If he’s out, he’s fresh out and as a sign proclaims, “Fresh, Fun, From Around Here.”
He buys hydroponically grown butter crunch lettuce in Odum, gets fresh strawberries and tomatoes out of Florida and some oddly colored carrots and spring onions sit in a pan “with their feet in the water.” A sign out front advertises local eggs.
Not that he doesn’t disappoint some people because it’s hard to buy local and organic. With the closing of some organic operations, there just isn’t enough variety nearby to stock his store, Maxey said.
“I would probably have about four items,” he said. “I’m more local than organic.”
When a man handed four tomatoes to Maxey, he weighed them, handed the customer back his change and started bagging them. Seeing a couple of spots on top of a couple, he handed him $1 back.
The man would probably want to trim off those little spots, Maxey explained, and thus the discount.
He has a lot more room now, having expanded into what was once an antique shop where there are lamps, clothes, art, jewelry, furniture and other things, many handcrafted nearby. The merchants lease the sales space from Maxey.
Near the counter are bottles of Ellis Point Honey, all of them dark wildflower honey.

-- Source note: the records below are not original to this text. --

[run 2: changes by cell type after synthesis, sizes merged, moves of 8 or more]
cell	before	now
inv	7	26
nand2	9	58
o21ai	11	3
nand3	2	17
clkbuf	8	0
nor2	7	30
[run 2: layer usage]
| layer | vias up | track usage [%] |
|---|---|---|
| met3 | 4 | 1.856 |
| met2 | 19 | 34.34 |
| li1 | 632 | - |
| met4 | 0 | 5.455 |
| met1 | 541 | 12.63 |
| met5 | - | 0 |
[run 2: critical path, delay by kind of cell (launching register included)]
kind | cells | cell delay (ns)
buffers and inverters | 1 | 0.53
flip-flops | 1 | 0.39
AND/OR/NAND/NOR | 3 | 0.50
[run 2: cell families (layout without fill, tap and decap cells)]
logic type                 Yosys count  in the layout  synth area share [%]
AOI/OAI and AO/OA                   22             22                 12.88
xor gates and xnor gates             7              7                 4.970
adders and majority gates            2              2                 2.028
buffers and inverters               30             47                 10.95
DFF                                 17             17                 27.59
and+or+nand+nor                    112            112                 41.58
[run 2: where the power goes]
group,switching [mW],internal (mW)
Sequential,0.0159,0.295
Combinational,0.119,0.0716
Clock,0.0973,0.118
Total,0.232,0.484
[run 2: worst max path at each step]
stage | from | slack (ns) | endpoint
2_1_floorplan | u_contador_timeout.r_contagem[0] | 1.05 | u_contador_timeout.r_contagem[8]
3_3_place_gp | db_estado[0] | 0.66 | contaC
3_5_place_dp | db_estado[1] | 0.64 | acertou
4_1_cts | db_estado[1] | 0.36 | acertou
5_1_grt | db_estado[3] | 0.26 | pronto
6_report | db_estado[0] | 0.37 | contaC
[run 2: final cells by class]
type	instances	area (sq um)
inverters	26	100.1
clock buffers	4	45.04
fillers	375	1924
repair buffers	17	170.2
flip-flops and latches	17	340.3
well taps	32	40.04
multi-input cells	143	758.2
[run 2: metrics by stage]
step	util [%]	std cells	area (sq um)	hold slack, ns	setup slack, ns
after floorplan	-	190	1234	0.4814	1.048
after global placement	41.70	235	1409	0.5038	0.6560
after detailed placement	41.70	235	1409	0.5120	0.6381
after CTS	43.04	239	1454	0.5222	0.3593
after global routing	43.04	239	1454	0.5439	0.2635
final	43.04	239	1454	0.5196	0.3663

To a woman who asks if it’s true that local honey protects against allergies, Maxey says he knows of no study or proof. But he knows of a woman who could barely venture outside until she starting eating local honey, and it’s very local. To test the theory, she and her husband have hives in their backyard on the south end of St. Simons, and she gets out all she wants.
So what’s local honey? Maxey doesn’t say, but the rule of thumb for those who swear by it is that for it to work, the producing hives need to be within 50 miles of the user’s nose and sinuses.
Unlike allergy medications, the honey label has no warnings against drowsiness, limits on teaspoonfuls in a 24-hour period or against operating heavy machinery.
Unlike tablets, pills and capsules, honey tastes good.
There should be a warning, however, to keep it out of the reach of children. Otherwise, everything in the house will be sticky.
Maxey ran low on honey last week, but he didn’t have to pay extra for a rush re-supply. He just drove his pickup over to Ellis Point north of Brunswick and got another load from Penny and Gale Smith.
Eleven miles as the pickup rolls — less by flying crow — qualifies as local.